Written by Petteri Pyyny (Google+) @ 11 Nov 2003 15:39 User comments (4)

International Federation of the Phonographic Industry, which represents most of the world's local music industry lobby groups and collection agencies, including RIAA, announced today that they have developed a so-called "global" webcasting license for Net radio stations.
Previously, at least in theory, if a Net radio station wanted to broadcast to multiple countries, it had to obtain licensing agreement from each individual country. Not that anyone actually did that -- you can listen American or European webcasts from anywhere and normally the webcasters simply ignore the licenses outside their own region.
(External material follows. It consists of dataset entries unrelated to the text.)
**src/fps_pkg.sv**
```systemverilog
// shared constants, types and helpers of the flyback protection supervisor
package fps_pkg;

   // clock
   localparam real CLK_MHZ = 200.0;

   // documented times, each in its own unit
   localparam real T_VCC_BLANK_US = 1.0;
   localparam real T_LEB_NS = 269.0;
   localparam real T_SEVERE_NS = 616.2;
   localparam real T_SEVERE_SS_US = 1.001;
   localparam real T_BROWN_OUT_MS = 1.09;
   localparam real T_BROWN_OUT_SS_MS = 5.27;
   localparam real T_SENSE_HIGH_MS = 10.0;
   localparam real T_FEEDBACK_HIGH_MS = 31.3;
   localparam real T_DIE_OTP_MS = 10.5;
   localparam real T_OVERLOAD_MS = 31.3;
   localparam real T_AUTO_RESTART_S = 3.0;
   localparam real T_SHORT_PULSE_US = 1.5;

   // cycle counts, least times rounded up
   localparam logic [31:0] VCC_BLANK_CYC = int'($ceil(T_VCC_BLANK_US * CLK_MHZ));
   localparam logic [31:0] LEB_CYC = int'($ceil(T_LEB_NS * CLK_MHZ / 1000.0));
   localparam logic [31:0] SEVERE_CYC = int'($ceil(T_SEVERE_NS * CLK_MHZ / 1000.0));
   localparam logic [31:0] SEVERE_SS_CYC = int'($ceil(T_SEVERE_SS_US * CLK_MHZ));
   localparam logic [31:0] BROWN_OUT_CYC = int'($ceil(T_BROWN_OUT_MS * CLK_MHZ * 1000.0));
   localparam logic [31:0] BROWN_OUT_SS_CYC =
      int'($ceil(T_BROWN_OUT_SS_MS * CLK_MHZ * 1000.0));
   localparam logic [31:0] SENSE_HIGH_CYC = int'($ceil(T_SENSE_HIGH_MS * CLK_MHZ * 1000.0));
   localparam logic [31:0] FEEDBACK_HIGH_CYC =
      int'($ceil(T_FEEDBACK_HIGH_MS * CLK_MHZ * 1000.0));
   localparam logic [31:0] DIE_OTP_CYC = int'($ceil(T_DIE_OTP_MS * CLK_MHZ * 1000.0));
   localparam logic [31:0] OVERLOAD_CYC = int'($ceil(T_OVERLOAD_MS * CLK_MHZ * 1000.0));
   localparam logic [31:0] AUTO_RESTART_CYC =
      int'($ceil(T_AUTO_RESTART_S * CLK_MHZ * 1000000.0));
   localparam logic [31:0] SHORT_PULSE_CYC = int'($ceil(T_SHORT_PULSE_US * CLK_MHZ));

   // peak current limit figures handed to the look-up logic
   localparam int PEAK_MAX_LOW_LINE_MV = 594;
   localparam logic [7:0] OVERLOAD_LIMIT_LOW_LINE = 8'hff;
   localparam logic [7:0] OVERLOAD_LIMIT_HIGH_LINE = 8'hca;

   // analog comparator results, each high when its condition holds
   typedef struct packed {
      logic vcc_above_on;          // 20.5 V
      logic vcc_above_off;         // 7.2 V
      logic vcc_above_raised_off;  // 9.6 V
      logic vcc_above_brown_in;    // 15 V
      logic hv_above_brown_in;     // 1.15 mA
      logic hv_below_brown_out;    // 0.443 mA
      logic cs_above_peak;         // peak current limit
      logic cs_above_severe;       // 0.8 V
      logic cs_above_sense_high;   // sense pin high trigger
      logic fb_above_high;         // 2.41 V
      logic die_above_otp;         // 130 degC
      logic die_below_release;     // 20 degC under the trip level
   } fps_cmp_type;

   // sticky record of what stopped the converter
   typedef struct packed {
      logic sense_short;
      logic overload;
      logic overvoltage;
      logic die_overtemp;
      logic feedback_high;
      logic sense_high;
      logic severe_overcurrent;
      logic brown_out;
   } fps_cause_type;

   typedef enum logic [2:0] {
      FPS_OFF        = 3'b000,
      FPS_WAIT_IN    = 3'b001,
      FPS_SOFT_START = 3'b010,
      FPS_RUN        = 3'b011,
      FPS_BROWN_OUT  = 3'b100,
      FPS_RESTART    = 3'b101,
      FPS_LATCH      = 3'b110
   } fps_state_type;

   // saturating dwell counter: runs while cond holds, clears otherwise
   function automatic logic [31:0] fps_dwell(input logic cond, input logic [31:0] cnt,
                                             input logic [31:0] lim);
      if (!cond) begin
         return 32'h0;
      end
      return (cnt >= lim) ? lim : cnt + 32'h1;
   endfunction

endpackage

```
**src/fps_sync_filter.sv**
```systemverilog
// three-stage synchroniser that passes a bit once stages two and three agree
`timescale 1ns/1ps
module fps_sync_filter #(
   parameter int WIDTH = 1
) (
   // clock and reset
   input wire logic clk,
   input wire logic rst,
   // asynchronous in, filtered out
   input wire logic [WIDTH-1:0] din,
   output logic [WIDTH-1:0] dout
);
   logic [WIDTH-1:0] stage1;
   logic [WIDTH-1:0] stage2;
   logic [WIDTH-1:0] stage3;
   wire [WIDTH-1:0] agree = ~(stage2 ^ stage3);
   wire [WIDTH-1:0] next_dout = (agree & stage3) | (~agree & dout);

   always_ff @(posedge clk or posedge rst) begin
      if (rst) begin
         stage1 <= '0;
         stage2 <= '0;
         stage3 <= '0;
         dout <= '0;
      end else begin
         stage1 <= din;
         stage2 <= stage1;
         stage3 <= stage2;
         dout <= next_dout;
      end
   end
endmodule

```
**src/fps_supervisor.sv**
```systemverilog
// fault supervision of a flyback pwm controller: lockout, brown-in/out and trips
`timescale 1ns/1ps

module fps_supervisor #(
   parameter logic [31:0] BROWN_OUT_CYC = fps_pkg::BROWN_OUT_CYC,
   parameter logic [31:0] BROWN_OUT_SS_CYC = fps_pkg::BROWN_OUT_SS_CYC,
   parameter logic [31:0] SENSE_HIGH_CYC = fps_pkg::SENSE_HIGH_CYC,
   parameter logic [31:0] FEEDBACK_HIGH_CYC = fps_pkg::FEEDBACK_HIGH_CYC,
   parameter logic [31:0] DIE_OTP_CYC = fps_pkg::DIE_OTP_CYC,
   parameter logic [31:0] OVERLOAD_CYC = fps_pkg::OVERLOAD_CYC,
   parameter logic [31:0] AUTO_RESTART_CYC = fps_pkg::AUTO_RESTART_CYC
) (
   // clock and reset
   input wire logic MCLK,
   input wire logic RST,
   // comparator results, asynchronous
   input wire fps_pkg::fps_cmp_type CMP,
   // from the pwm engine on this clock
   input wire logic GATE_REQUEST,
   input wire logic SOFT_START_DONE,
   input wire logic BURST_SLEEP,
   input wire logic PEAK_LIMIT_HIT,
   input wire logic OV_SAMPLE_VALID,
   input wire logic OV_SAMPLE_HIGH,
   // static configuration
   input wire logic OVP_LATCH_SELECT,
   input wire logic OLP_ENABLE,
   input wire logic LOW_LINE,
   input wire logic [7:0] OVERVOLTAGE_COUNT_LIMIT,
   // gate and supply control
   output logic MAIN_GATE_DRIVE,
   output logic DEVICE_ACTIVE,
   output logic STARTUP_CELL_ON,
   output logic RAISED_OFF_SELECT,
   // status
   output logic SOFT_START_ACTIVE,
   output logic AUTO_RESTART_ACTIVE,
   output logic LATCH_OFF_ACTIVE,
   output logic [7:0] OVERLOAD_LIMIT_CODE,
   output fps_pkg::fps_cause_type FAULT_CAUSE
);
   import fps_pkg::*;

   fps_cmp_type cmp;
   fps_state_type state;
   fps_state_type next_state;

   logic [31:0] on_cnt;
   logic [31:0] off_cnt;
   logic [31:0] bo_cnt;
   logic [31:0] severe_cnt;
   logic [31:0] shigh_cnt;
   logic [31:0] fbh_cnt;
   logic [31:0] otp_cnt;
   logic [31:0] olp_cnt;
   logic [31:0] ar_cnt;
   logic [31:0] pulse_cnt;
   logic [8:0] ovp_cnt;
   logic [1:0] long_run;
   logic [1:0] examined;
   logic first_power;
   logic brown_out_seen;
   logic otp_hold;
   logic pulse_cut;

   fps_sync_filter #(
      .WIDTH($bits(fps_cmp_type))
   ) fps_sync_filter_inst (
      .clk(MCLK),
      .rst(RST),
      .din(CMP),
      .dout(cmp)
   );

   // operating phase
   wire in_ss = state == FPS_SOFT_START;
   wire switching = in_ss || state == FPS_RUN;
   wire evaluate = switching && !BURST_SLEEP;

   // supply lockout with spike blanking on both edges
   wire supply_low = brown_out_seen ? !cmp.vcc_above_raised_off : !cmp.vcc_above_off;
   wire [31:0] next_on_cnt = fps_dwell(cmp.vcc_above_on, on_cnt, VCC_BLANK_CYC);
   wire [31:0] next_off_cnt = fps_dwell(supply_low, off_cnt, VCC_BLANK_CYC);
   wire turn_on = on_cnt >= VCC_BLANK_CYC;
   wire turn_off = off_cnt >= VCC_BLANK_CYC;

   // brown-in is taken straight from the synchronised comparators
   wire brown_in = cmp.hv_above_brown_in && cmp.vcc_above_brown_in;

   // brown-out dwell, longer window while soft-starting
   wire [31:0] bo_lim = in_ss ? BROWN_OUT_SS_CYC : BROWN_OUT_CYC;
   wire [31:0] next_bo_cnt = fps_dwell(evaluate && cmp.hv_below_brown_out, bo_cnt, bo_lim);
   wire bo_trip = evaluate && bo_cnt >= bo_lim;

   // "longer than" windows trip one cycle past the figure
   wire [31:0] severe_lim = in_ss ? SEVERE_SS_CYC + 32'h1 : SEVERE_CYC + 32'h1;
   wire [31:0] next_severe_cnt =
      fps_dwell(evaluate && cmp.cs_above_severe, severe_cnt, severe_lim);
   wire severe_trip = evaluate && severe_cnt >= severe_lim;

   wire [31:0] next_shigh_cnt =
      fps_dwell(evaluate && cmp.cs_above_sense_high, shigh_cnt, SENSE_HIGH_CYC);
   wire shigh_trip = evaluate && shigh_cnt >= SENSE_HIGH_CYC;

   wire [31:0] next_fbh_cnt =
      fps_dwell(evaluate && cmp.fb_above_high, fbh_cnt, FEEDBACK_HIGH_CYC);
   wire fbh_trip = evaluate && fbh_cnt >= FEEDBACK_HIGH_CYC;

   wire [31:0] otp_lim = DIE_OTP_CYC + 32'h1;
   wire [31:0] next_otp_cnt = fps_dwell(evaluate && cmp.die_above_otp, otp_cnt, otp_lim);
   wire otp_trip = evaluate && otp_cnt >= otp_lim;

   // overload: symmetric timer, so short peaks in a long run do not trip
   wire olp_up = evaluate && PEAK_LIMIT_HIT;
   wire [31:0] olp_inc = (olp_cnt >= OVERLOAD_CYC) ? OVERLOAD_CYC : olp_cnt + 32'h1;
   wire [31:0] olp_dec = (olp_cnt == 32'h0) ? 32'h0 : olp_cnt - 32'h1;
   wire [31:0] next_olp_cnt = !switching ? 32'h0 : (olp_up ? olp_inc : olp_dec);
   wire olp_trip = evaluate && OLP_ENABLE && olp_cnt >= OVERLOAD_CYC;

   // output overvoltage filter, one step per sampled comparison
   wire ovp_step = evaluate && OV_SAMPLE_VALID;
   wire [8:0] ovp_inc = (ovp_cnt == 9'h1ff) ? ovp_cnt : ovp_cnt + 9'h1;
   wire [8:0] ovp_dec = (ovp_cnt == 9'h0) ? 9'h0 : ovp_cnt - 9'h1;
   wire [8:0] ovp_step_val = OV_SAMPLE_HIGH ? ovp_inc : ovp_dec;
   wire [8:0] next_ovp_cnt = !switching ? 9'h0 : (ovp_step ? ovp_step_val : ovp_cnt);
   wire [8:0] ovp_lim = {1'b0, OVERVOLTAGE_COUNT_LIMIT} + 9'h1;
   wire ovp_trip = evaluate && ovp_cnt >= ovp_lim;

   // gate pulse: leading-edge blanking, then peak limit ends the pulse
   wire past_leb = MAIN_GATE_DRIVE && pulse_cnt >= LEB_CYC;
   wire peak_now = past_leb && cmp.cs_above_peak;
   wire next_pulse_cut = GATE_REQUEST && (pulse_cut || peak_now);
   wire [31:0] next_pulse_cnt = MAIN_GATE_DRIVE ? pulse_cnt + 32'h1 : 32'h0;

   // sense pin short: first three pulses after power-up all too long
   wire pulse_end = !MAIN_GATE_DRIVE && pulse_cnt != 32'h0; // length still held, no loop via gate
   wire check_pulse = pulse_end && first_power && evaluate;
   wire pulse_long = pulse_cnt > SHORT_PULSE_CYC;
   wire short_trip = check_pulse && pulse_long && long_run == 2'h2;
   wire [1:0] next_long_run = !check_pulse ? long_run : (pulse_long ? long_run + 2'h1 : 2'h0);
   wire [1:0] next_examined = check_pulse ? examined + 2'h1 : examined;
   wire next_first_power = first_power && !(check_pulse && examined == 2'h2);

   // fault collection
   wire ovp_latch = ovp_trip && OVP_LATCH_SELECT;
   wire restart_fault = severe_trip || shigh_trip || fbh_trip || otp_trip || olp_trip
                        || short_trip || (ovp_trip && !OVP_LATCH_SELECT);
   wire any_fault = restart_fault || ovp_latch || bo_trip;
   wire [31:0] next_ar_cnt = (state == FPS_RESTART) ? fps_dwell(1'b1, ar_cnt, AUTO_RESTART_CYC)
                                                    : 32'h0;
   wire restart_done = ar_cnt >= AUTO_RESTART_CYC && !otp_hold;

   // a fresh soft-start wipes the cause record
   wire restarting = next_state == FPS_SOFT_START && state != FPS_SOFT_START;
   fps_cause_type new_cause;
   assign new_cause = '{
      sense_short: short_trip,
      overload: olp_trip,
      overvoltage: ovp_trip,
      die_overtemp: otp_trip,
      feedback_high: fbh_trip,
      sense_high: shigh_trip,
      severe_overcurrent: severe_trip,
      brown_out: bo_trip
   };
   wire fps_cause_type next_cause = restarting ? fps_cause_type'(8'h0)
                                               : (FAULT_CAUSE | new_cause);

   wire next_brown_out_seen = (brown_out_seen && !restarting)
                              || next_state == FPS_BROWN_OUT;
   wire next_otp_hold = otp_trip || (otp_hold && !cmp.die_below_release);

   // outputs, all registered
   wire next_gate = GATE_REQUEST && switching && !BURST_SLEEP && !any_fault
                    && next_state == state && !next_pulse_cut && !peak_now;
   wire next_active = next_state == FPS_WAIT_IN || next_state == FPS_SOFT_START
                      || next_state == FPS_RUN || next_state == FPS_BROWN_OUT;
   // stand-by states only recharge when the supply sags; regulation is outside
   wire standby = next_state == FPS_RESTART || next_state == FPS_LATCH;
   wire next_startup = next_state == FPS_OFF || (standby && !cmp.vcc_above_off);
   wire [7:0] next_limit_code = LOW_LINE ? OVERLOAD_LIMIT_LOW_LINE
                                         : OVERLOAD_LIMIT_HIGH_LINE;

   always_comb begin
      next_state = state;
      unique case (state)
         FPS_OFF: begin
            if (turn_on) begin
               next_state = FPS_WAIT_IN;
            end
         end
         FPS_WAIT_IN: begin
            if (turn_off) begin
               next_state = FPS_OFF;
            end else if (brown_in) begin
               next_state = FPS_SOFT_START;
            end
         end
         FPS_SOFT_START, FPS_RUN: begin
            if (turn_off) begin
               next_state = FPS_OFF;
            end else if (ovp_latch) begin
               next_state = FPS_LATCH;
            end else if (restart_fault) begin
               next_state = FPS_RESTART;
            end else if (bo_trip) begin
               next_state = FPS_BROWN_OUT;
            end else if (in_ss && SOFT_START_DONE) begin
               next_state = FPS_RUN;
            end
         end
         FPS_BROWN_OUT: begin
            if (turn_off) begin
               next_state = FPS_OFF;
            end
         end
         FPS_RESTART: begin
            if (restart_done) begin
               next_state = FPS_OFF;
            end
         end
         FPS_LATCH: begin
            next_state = FPS_LATCH;
         end
         default: begin
            next_state = FPS_OFF;
         end
      endcase
   end

   // timers
   always_ff @(posedge MCLK or posedge RST) begin
      if (RST) begin
         on_cnt <= 32'h0;
         off_cnt <= 32'h0;
         bo_cnt <= 32'h0;
         severe_cnt <= 32'h0;
         shigh_cnt <= 32'h0;
         fbh_cnt <= 32'h0;
         otp_cnt <= 32'h0;
         olp_cnt <= 32'h0;
         ar_cnt <= 32'h0;
         pulse_cnt <= 32'h0;
         ovp_cnt <= 9'h0;
      end else begin
         on_cnt <= next_on_cnt;
         off_cnt <= next_off_cnt;
         bo_cnt <= next_bo_cnt;
         severe_cnt <= next_severe_cnt;
         shigh_cnt <= next_shigh_cnt;
         fbh_cnt <= next_fbh_cnt;
         otp_cnt <= next_otp_cnt;
         olp_cnt <= next_olp_cnt;
         ar_cnt <= next_ar_cnt;
         pulse_cnt <= next_pulse_cnt;
         ovp_cnt <= next_ovp_cnt;
      end
   end

   // control state and flags
   always_ff @(posedge MCLK or posedge RST) begin
      if (RST) begin
         state <= FPS_OFF;
         long_run <= 2'h0;
         examined <= 2'h0;
         first_power <= 1'b1;
         brown_out_seen <= 1'b0;
         otp_hold <= 1'b0;
         pulse_cut <= 1'b0;
      end else begin
         state <= next_state;
         long_run <= next_long_run;
         examined <= next_examined;
         first_power <= next_first_power;
         brown_out_seen <= next_brown_out_seen;
         otp_hold <= next_otp_hold;
         pulse_cut <= next_pulse_cut;
      end
   end

   // outputs
   always_ff @(posedge MCLK or posedge RST) begin
      if (RST) begin
         MAIN_GATE_DRIVE <= 1'b0;
         DEVICE_ACTIVE <= 1'b0;
         STARTUP_CELL_ON <= 1'b1;
         RAISED_OFF_SELECT <= 1'b0;
         SOFT_START_ACTIVE <= 1'b0;
         AUTO_RESTART_ACTIVE <= 1'b0;
         LATCH_OFF_ACTIVE <= 1'b0;
         OVERLOAD_LIMIT_CODE <= 8'h0;
         FAULT_CAUSE <= '0;
      end else begin
         MAIN_GATE_DRIVE <= next_gate;
         DEVICE_ACTIVE <= next_active;
         STARTUP_CELL_ON <= next_startup;
         RAISED_OFF_SELECT <= next_brown_out_seen;
         SOFT_START_ACTIVE <= next_state == FPS_SOFT_START;
         AUTO_RESTART_ACTIVE <= next_state == FPS_RESTART;
         LATCH_OFF_ACTIVE <= next_state == FPS_LATCH;
         OVERLOAD_LIMIT_CODE <= next_limit_code;
         FAULT_CAUSE <= next_cause;
      end
   end
endmodule

```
But the very few big players who have wanted to actually physically operate in all of those countries as well, had the legal situation somewhat painful as each country used to have (and still has) their own licensing requirements, etc.

The new initiative for global, one-stop licensing agreement through IFPI is expected to be approved by more than 30 countries' local collection and licensing agencies, including most of the European and American countries agencies.

But there's still a catch: the fee structure wont change and each webcaster would still have to pay licensing fees for the music to each individual country they wish to stream to (again, in theory -- in real life, to all countries where they have an actual physical presence), based on that country's licensing body's fee structure.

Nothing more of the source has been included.